Background: Using a variety of chemical compounds and biomolecules, researchers have been working on new
antidiabetic drugs for many years. Anti-diabetic research is increasingly using nanomaterials because of their unique qualities, such as their tiny size, biocompatibility, and ability to penetrate cell membranes for
drug delivery. Using extract of T. couneifolia coated with
silver nanoparticles as a model for
diabetes mellitus research was one of the goals of this work. Methods: Uv-Vis spectroscopy was used to measure the TAgNPs surface plasmon resonance. FTIR spectroscopy confirmed the attached functional groups, XRD analysis confirmed the size and crystallinity, scanning electron microscopy revealed that the majority of the particles were spherical, and EDX performed the elemental analysis. For 21 days,
alloxan-induced diabetic Wistar rats (N = 25, n = 5/group) were administered 10 mg/kg
body weight of photosynthesized AgNPs as a standard animal model, while those in the untreated normal control group C, received distilled water as a control, diabetics who were treated with 0.5 mg/kg of
body weight of
glibenclamide, 10 mg/kg of methanolic T. couneifolia extract, and diabetics who were given 10 mg/kg of
body weight of synthetic AgNPs derived from T. couneifolia in the DAgNPs group. At the conclusion of the treatment,
lipid, liver and kidney profiles were re-examined to determine whether or not the treatment had been effective (day 21). Oral
glucose doses of 2 g/kg of
body weight were administered to each group, and
blood glucose levels were measured at various intervals (day 21). Fasting
glucose levels were measured using a glucometer. Each animal's urine was tested for leukocytes,
nitrites, and
bilirubin using lab-made prepared assay kits. One-way ANOVA and Dunnett's test were used for statistical analysis. Results: The surface plasmon resonance effect was examined with UV-vis, it showed a sharp peak at 412 nm. X-ray diffraction measurements indicated that the produced nanoparticles were between 15 to 31.44 nm in size.

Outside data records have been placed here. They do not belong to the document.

This is an optimization exercise on Yosys and OpenROAD, whose aim is small area, a short achievable clock period and few clock cycles per item, not a production implementation. Function was checked by simulation only, so behaviour that the tests miss may differ from the original. Power is estimated from default activity; no workload was simulated.

===== flow/design.v =====
package lchd_pkg;
    localparam int KEY_W             = 32;
    localparam int COUNT_W           = 16;
    localparam int CAP_W             = 5;
    localparam int TOTAL_W           = 32;
    localparam int MAX_ENTRIES_DFLT  = 16;
    localparam logic [CAP_W-1:0]   CAP_RESET = CAP_W'(16);
    localparam logic [COUNT_W-1:0] COUNT_MAX = '1;
    localparam logic [TOTAL_W-1:0] TOTAL_MAX = '1;
    localparam int RES_BITS = 1 + TOTAL_W;
    localparam int RES_W    = ((RES_BITS + 7) / 8) * 8;
    typedef struct packed {
        logic [KEY_W-1:0]   key;
        logic [COUNT_W-1:0] count;
    } entry_t;
endpackage
module lfu_cache_hit_detector_core #(
    parameter int MAX_ENTRIES = lchd_pkg::MAX_ENTRIES_DFLT
) (
    input  logic                          clk,
    input  logic                          rst_n,
    input  logic                          cfg_we,
    input  logic [lchd_pkg::CAP_W-1:0]    cfg_wdata,
    input  logic                          s_axis_tvalid,
    output logic                          s_axis_tready,
    input  logic [lchd_pkg::KEY_W-1:0]    s_axis_tdata,
    output logic                          m_axis_tvalid,
    input  logic                          m_axis_tready,
    output logic [lchd_pkg::RES_W-1:0]    m_axis_tdata
);
    localparam int N     = MAX_ENTRIES;
    localparam int KW    = lchd_pkg::KEY_W;
    localparam int CW    = lchd_pkg::COUNT_W;
    localparam int TW    = lchd_pkg::TOTAL_W;
    localparam int CAPW  = lchd_pkg::CAP_W;
    localparam int IDX_W = (N > 1) ? $clog2(N) : 1;
    logic [KW-1:0] key_q [0:N-1];
    logic [CW-1:0] cnt_q [0:N-1];
    logic [N-1:0]  v_q;
    logic [N-1:0]  lim_q;    
    logic [TW-1:0] hits_q;
    logic          kv_q;
    logic [KW-1:0] k_q;
    logic [N-1:0]  meq_q;
    logic          hv_q, tv_q;
    logic          h_hit_q, t_hit_q;
    logic [TW-1:0] h_tot_q;
    function automatic logic [N-1:0] lim_dec(input logic [CAPW-1:0] cap);
        logic [N-1:0] r;
        r = '0;
        if (cap == '0)
            r[0] = 1'b1;
        else if (cap > CAPW'(N))
            r[N-1] = 1'b1;
        else
            r[cap - CAPW'(1)] = 1'b1;
        lim_dec = r;
    endfunction
    logic upd, s_hs, pop;
    assign upd   = kv_q & ~tv_q;
    assign s_axis_tready = ~(kv_q & tv_q);
    assign s_hs  = s_axis_tvalid & s_axis_tready;
    assign pop   = hv_q & m_axis_tready;
    assign m_axis_tvalid = hv_q;
    assign m_axis_tdata  = lchd_pkg::RES_W'({h_tot_q, h_hit_q});
    logic [N-1:0] m, mh, nsat, eqp, gl, gr, go, stop, on, last, fh, ins, mins, missch;
    logic         hit, miss, room;
    always_comb
    begin
        for (int i = 0; i < N; i++)
        begin
            m[i]    = upd & meq_q[i] & v_q[i];
            nsat[i] = ~&cnt_q[i];
            mh[i]   = m[i] & nsat[i];
            eqp[i]  = (i == 0) ? 1'b0 : (cnt_q[i] == cnt_q[(i-1)/2]);
        end
        for (int i = 0; i < N; i++)
        begin
            gl[i]   = (2*i+1 < N) ? (v_q[(2*i+1) % N] & eqp[(2*i+1) % N]) : 1'b0;
            gr[i]   = (2*i+2 < N) ? (v_q[(2*i+2) % N] & eqp[(2*i+2) % N] & ~gl[i]) : 1'b0;
            stop[i] = ~gl[i] & ~gr[i];
        end
        for (int i = 0; i < N; i++)
        begin
            go[i] = (i == 0) ? 1'b0 : (((i % 2) == 1) ? gl[(i-1)/2] : gr[(i-1)/2]);
        end
        for (int i = 0; i < N; i++)
        begin
            on[i] = mh[i];
            for (int d = 1; d <= IDX_W; d++)
            begin
                if (((i+1) >> d) >= 1)
                begin
                    logic r;
                    r = 1'b1;
                    for (int e = 0; e < d; e++)
                    begin
                        r = r & go[((i+1) >> e) - 1];
                    end
                    on[i] = on[i] | (mh[((i+1) >> d) - 1] & r);
                end
            end
            last[i] = on[i] & stop[i];
        end
        for (int i = 0; i < N; i++)
        begin
            fh[i] = ~v_q[i] & ((i == 0) ? 1'b1 : v_q[(i+N-1) % N]);
        end
        for (int i = N-1; i >= 0; i--)
        begin
            ins[i] = fh[i];
            if (2*i+1 < N) ins[i] = ins[i] | ins[(2*i+1) % N];
            if (2*i+2 < N) ins[i] = ins[i] | ins[(2*i+2) % N];
        end
        room = ~|(v_q & lim_q);
        for (int i = 0; i < N; i++)
        begin
            mins[i] = (i == 0) ? 1'b1 : (room & ins[i]);
        end
        hit  = |m;
        miss = upd & ~hit;
        missch = {N{miss}} & mins;
    end
    logic [KW-1:0] key_n [0:N-1];
    logic [CW-1:0] cnt_n [0:N-1];
    logic [KW-1:0] kh [0:N-1];
    logic [KW-1:0] km [0:N-1];
    logic [CW-1:0] cm [0:N-1];
    logic [N-1:0]  v_n;
    always_comb
    begin
        for (int i = 0; i < N; i++)
        begin
            kh[i] = gl[i] ? key_q[(2*i+1) % N] : (gr[i] ? key_q[(2*i+2) % N] : k_q);
            km[i] = (i == 0) ? k_q : key_q[(i-1)/2];
            cm[i] = (i == 0) ? '0 : cnt_q[(i-1)/2];
            key_n[i] = on[i] ? kh[i] : (missch[i] ? km[i] : key_q[i]);
            cnt_n[i] = last[i] ? cnt_q[i] + CW'(1) : (missch[i] ? cm[i] : cnt_q[i]);
            v_n[i] = v_q[i] | (miss & room & fh[i]);
        end
    end
    logic [N-1:0] eqx, meq_n;
    logic         eqk;
    always_comb
    begin
        for (int i = 0; i < N; i++)
        begin
            eqx[i] = (s_axis_tdata == key_q[i]);
        end
        eqk = (s_axis_tdata == k_q);
        for (int i = 0; i < N; i++)
        begin
            meq_n[i] = on[i] ? (gl[i] ? eqx[(2*i+1) % N] : (gr[i] ? eqx[(2*i+2) % N] : eqk))
                     : (missch[i] ? ((i == 0) ? eqk : eqx[(i-1)/2]) : eqx[i]);
        end
    end
    always_ff @(posedge clk)
    begin
        for (int i = 0; i < N; i++)
        begin
            key_q[i] <= key_n[i];
            cnt_q[i] <= cnt_n[i];
        end
        if (s_hs)
        begin
            k_q   <= s_axis_tdata;
            meq_q <= meq_n;
        end
    end
    logic [TW-1:0] hits_n;
    assign hits_n = (hit && (hits_q != lchd_pkg::TOTAL_MAX)) ? hits_q + TW'(1) : hits_q;
    logic load_head;
    assign load_head = (upd & (~hv_q | pop)) | (pop & tv_q);
    always_ff @(posedge clk or negedge rst_n)
    begin
        if (!rst_n)
        begin
            v_q    <= '0;
            lim_q  <= lim_dec(lchd_pkg::CAP_RESET);
            hits_q <= '0;
            kv_q   <= 1'b0;
            hv_q   <= 1'b0;
            tv_q   <= 1'b0;
        end
        else
        begin
            v_q    <= v_n;
            if (cfg_we)
                lim_q <= lim_dec(cfg_wdata);
            hits_q <= hits_n;
            kv_q   <= s_hs | (kv_q & ~upd);
            if (load_head)
                hv_q <= 1'b1;
            else if (pop)
                hv_q <= 1'b0;
            if (pop)
                tv_q <= 1'b0;
            else if (upd & hv_q)
                tv_q <= 1'b1;
        end
    end
    always_ff @(posedge clk)
    begin
        if (load_head)
        begin
            h_hit_q <= tv_q ? t_hit_q : hit;
            h_tot_q <= hits_n;
        end
        if (upd & hv_q & ~pop)
        begin
            t_hit_q <= hit;
        end
    end
endmodule

===== flow/constraint.sdc =====
create_clock -name core_clock -period 5.0 [get_ports {clk}]
set_input_delay 1.0000 -clock core_clock [delete_from_list [all_inputs] [get_ports {clk}]]
set_output_delay 1.0000 -clock core_clock [all_outputs]
set_load 0.01 [all_outputs]

===== flow/run.sh =====
#!/bin/bash
# synth_recipe.tcl (not shown) runs the flow's synth.tcl, then flattens the netlist and writes it again
# the make line also repeats each setting of config.mk as NAME=value (left out here)
make -C /OpenROAD-flow-scripts/flow DESIGN_CONFIG=/design/flow/config.mk WORK_HOME=/design/flow/orfs CLKGATE_MAP_FILE= SYNTH_SCRIPT=/design/flow/synth_recipe.tcl finish

===== flow/config.mk =====
export PLATFORM = sky130hd
export DESIGN_NAME = lfu_cache_hit_detector_core
export DESIGN_NICKNAME = lfu_cache_hit_detector_core
export VERILOG_FILES = /design/flow/design.v
export SDC_FILE = /design/flow/constraint.sdc
export NUM_CORES = 4
export LEC_CHECK = 0
export CAP_MARGIN = 20
export CORE_MARGIN = 2
export CORE_UTILIZATION = 40
export SETUP_SLACK_MARGIN = 2.0
export SLEW_MARGIN = 20

==> flow_summary.yaml <==
status:
  status: "no timing/DRC/antenna violations"
yosys:
  synth_top_family_by_area: "XOR/XNOR gates"
  synth_cell_types: 77
  ys_seq_area_frac: 0.4771
  synthCells: 5092
  synthAdderAreaFrac: 0.005004
  synthDominantCellAreaShare: 0.4477
  synth_seq_cells: 917
  muxShareOfSynthArea: 0.1372
  ys.warnings.count: 8
  synth_area_sq_um: 57010
  syn_area_per_cell_sq_um: 11.20
  yosys.area_share.xor_xnor: 0.1604
  yosys.area_share.simple: 0.1236
  synthMostInstantiatedCell: "edfxtp_1"
  yosysTopAreaCell: "edfxtp_1"
  ys_async_sr_fraction: 0.07306
  ys.flop_type: "edfxtp_1"
  synth-compound-area-share: 0.05945
  synth_common_cells: "edfxtp_1 (850), xor2_1 (624), mux2_2 (491)"
  synth-edff-count: 850
  synth_area_leaders: "edfxtp_1 (45%), mux2_2 (9.7%), xor2_1 (9.6%), xnor2_1 (6.5%), dfrtp_1 (2.9%)"
timing:
  skew_ns: 0.04376
  max_freq_ghz: 0.2586
  slew_headroom: 0.2423
  tightestPinTransition_ns: 1.126
  timing.hold.ws_ns: 0.3792
  final.setup.tns_ns: 0
  worst_slack_ns: 1.134
  setup_violations: 0
  finalMaxSlewViolations: 0
  min_period_ns: 3.866
  rsz0062_at_grt: "true"
  hold_viol_final: 0
  post-route-period-util: 0.7732
cells_and_area:
  stdcell_count: 7613
  stdcell_area_sq_um: 75170
  areaGrowthSynthToFinish_pct: 31.84
  drive_gt1_frac: 0.3311
  multi_input_area_sq_um: 31730
  fillers: 11741
  nNetsFinal: 5693
  regArea_sq_um: 27210
detailed_routing:
  ant_nets: 0
  wl_per_cell_um: 31.23
  drc: 0
  drtPass1Iterations: 9
  via_count: 47298
  routed_wl_um: 237700
  via_per_inst: 6.213
  first_iter_violations: 6839
pwr:
  combinationalPowerShare: 0.289
  sw_frac_of_total: 0.3363
  ir_worst_vdd_mv: 0.2794
  power_density_nw_per_um2: 352.9
  p_clk_frac: 0.298
  pwr-share-seq: 0.413
  internal_power_mw: 17.60
  power.leakage_nw: 28.99
  switchingPower_mw: 8.921
critical_path:
  reg2reg_setup_slack_ns: 1.67
  worstSetupStartpointType: "input port"
  critPathArrivalTime_ns: 4.46
  rr_worst_depth: 12
  setup.worst_path.end_class: "flop"
  critical_path_required_ns: 5.60
  startpoint: "s_axis_tdata[4]"
  r2r_end: "key_q[6][11]$_DFFE_PP_"
  crit_fanout: 7
  timing.rr.start: "cnt_q[0][9]$_SDFFCE_PN0P_"
  worstSetupPathType: "in -> reg"
placed_design:
  placed_cells: 6769
  dpl-instance-area_sq_um: 59820
  dp_hpwl_um: 133300
  dpl_worst_slack_ns: 0.6196
  portBuffers: 76
  gp_congestion: 0.9938
floorplan:
  dieArea_sq_um: 145600
  die_h_um: 381.5
  core_area_sq_um: 141600
  chipWidth_um: 381.5
  io_pins: 84
  initial_core_util: 0.4027
  fp-row-count: 138
global_routing:
  grt_overflow: 0
  antenna_found_initial: 5
  grt_pass1_vias: 43742
  grt_max_degree: 68
  grt.total_usage: 0.2962
  grt_pass1_wl_um: 315200
min_path:
  hp-class: "in -> async"
cts:
  numCtsBuffers: 108
  clock_sink_count: 917
  cts_hold_buf: 0
  cts_max_path_buffers: 3
  root_buffer: "clkbuf_16"
  cts.clk_slew.worst_paths_ns: 0.06
  clk_latency_ns: 0.77
  h-tree-depth: 3
  cts_tree: "built"
job:
  maxCapViolations: 0
[worst max-delay path, stage by stage]
cell and delay [ns]:
dlygate4sd2_1 0.73, buf_4 0.28, xor2_1 0.08, nor4_1 0.96, nand4_1 0.65, mux2i_1 0.40, mux2i_1 0.15, mux2i_1 0.16
[layout make-up]
cell class | count | share of cell area
clock buffers | 137 | 0.03837
clock inverters | 64 | 0.007091
multi-input cells | 3732 | 0.4221
repair buffers | 828 | 0.1367
diodes | 3 | 0.00009988
flip-flops and latches | 917 | 0.3620
well taps | 1890 | 0.03146
inverters | 41 | 0.002097
repair inverters | 1 | 0.00006658
[state kept, by name, summed over array words and instances (netlist names)]
name	count
key_q	512
v_q	16
hits_q	32
k_q	32
lim_q	16
h_hit_q	1
kv_q	1
hv_q	1
t_hit_q	1
h_tot_q	32
cnt_q	256
meq_q	16
tv_q	1
[layout by cell type, fill, tap and decap left out, types with 52 or more instances in the layout]
cell / Yosys / final
and3_1: 81 / 77
clkdlybuf4s50_1: 0 / 52
mux2i_1: 157 / 152
mux2_2: 491 / 311
nor4_1: 147 / 125
dfrtp_1: 66 / 57
a21o_1: 101 / 99
nand2_1: 385 / 319
clkbuf_16: 0 / 146
xnor2_1: 420 / 395
nand4_1: 128 / 128
buf_12: 0 / 91
edfxtp_1: 850 / 850
xor2_1: 624 / 616
buf_16: 0 / 71
a21oi_1: 102 / 97
nand3_1: 265 / 225
buf_6: 10 / 114
buf_4: 15 / 414
mux2_4: 0 / 243
nor2_1: 247 / 219
[power groups by stage]
stage	Combinational (mW)	Sequential [mW]	Clock [mW]
2_1_floorplan	3.63	10.3	0
3_5_place_dp	4.84	11.3	0
4_1_cts	6.38	10.8	7.95
5_1_grt	7.93	11.0	8.24
6_report	7.66	11.0	7.91
3_3_place_gp	4.76	11.2	0
[worst max path at each step]
stage                        endpoint  depth (start not counted)  slack [ns]
2_1_floorplan  cnt_q[14][0]$_DFFE_PP_                         10        1.92
3_3_place_gp   key_q[3][13]$_DFFE_PP_                          8        0.60
3_5_place_dp   key_q[3][10]$_DFFE_PP_                          8        0.62
4_1_cts        cnt_q[14][3]$_DFFE_PP_                         12        1.81
5_1_grt            meq_q[4]$_DFFE_PP_                          8        1.35
6_report           meq_q[4]$_DFFE_PP_                          8        1.13
[layer usage]
layer / global-route usage / share of wire / wire length (um) / vias up
met5: 0 / 0.000046 / 11 / -
met4: 0.2011 / 0.090 / 21330 / 2
met2: 0.4429 / 0.44 / 103400 / 3449
met1: 0.3870 / 0.36 / 86760 / 23300
li1: - / - / - / 19573
met3: 0.05947 / 0.11 / 26200 / 974
[per-stage QoR]
| stage | power [mW] | util |
|---|---|---|
| floorplan | 13.96 | - |
| global placement | 16.01 | 0.4225 |
| detailed placement | 16.10 | 0.4225 |
| CTS | 25.17 | 0.5006 |
| global route | 27.15 | 0.5309 |
| finish | 26.52 | 0.5309 |
[cell families (layout without fill, tap and decap cells)]
| logic type | Yosys count | count (layout) |
|---|---|---|
| AND/OR/NAND/NOR | 1415 | 1466 |
| XOR/XNOR | 1044 | 1044 |
| flip-flops | 917 | 917 |
| multiplexers | 712 | 712 |
| buffers and inverters | 501 | 1071 |
| AO/OA/AOI/OAI | 479 | 480 |
| adder cells (fa/ha/maj) | 23 | 23 |
| other | 1 | 10 |
[timing repair]
action                     in CTS  in global routing
gates cloned                  102                 64
setup buffers                 382                 91
resized for setup             543                574
setup endpoints to repair    1518               1414
pin swaps                      91                 98
Testbench counts, summed over its fixed seeds: cycles 12,016, items 12,000.

==> port drivers added, routing unchanged <==
How much do the figures lean on ideal ports? The routed layout below was timed once more, with nothing changed but the port constraints.
Step 1: set_driving_cell puts a clkbuf_16 on clk and a buf_2 on each other input, an assumption about the parent block.
Step 2 times the ports against the registers' clock, not the clock port: input delays grow and output delays shrink by t, the midpoint of the rising clock arrivals with the driver on.
Three values: ideal, step 1, step 2; two values: the first two.
shift t [ns]: 0.827
setup slack, ns: 1.134 / 1.193 / 0.366
hold slack, ns: 0.379 / 0.331 / 0.485
After both steps this run still meets setup and hold. For this run, drivers alone change the setup slack by +0.059 ns; drivers and shift together by -0.768 ns.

Alloxan-induced diabetic rats were fed AgNPs derived from phytosynthesized AgNPs, compared to diabetic control rats, diabetic rats treated with AgNPs showed a considerable improvement in their
dyslipidemia status. Over the course of the days, it also lowered
blood glucose levels. A reduction in
blood glucose levels, a rise in
body weight, and significant improvements in the
lipid, liver, and renal profiles were also seen. Conclusions: The present findings revealed that plant mediated
silver nanoparticles significantly improved the
alloxan induced diabetic changes in various treated rats and might be used for the treatment of diabetes.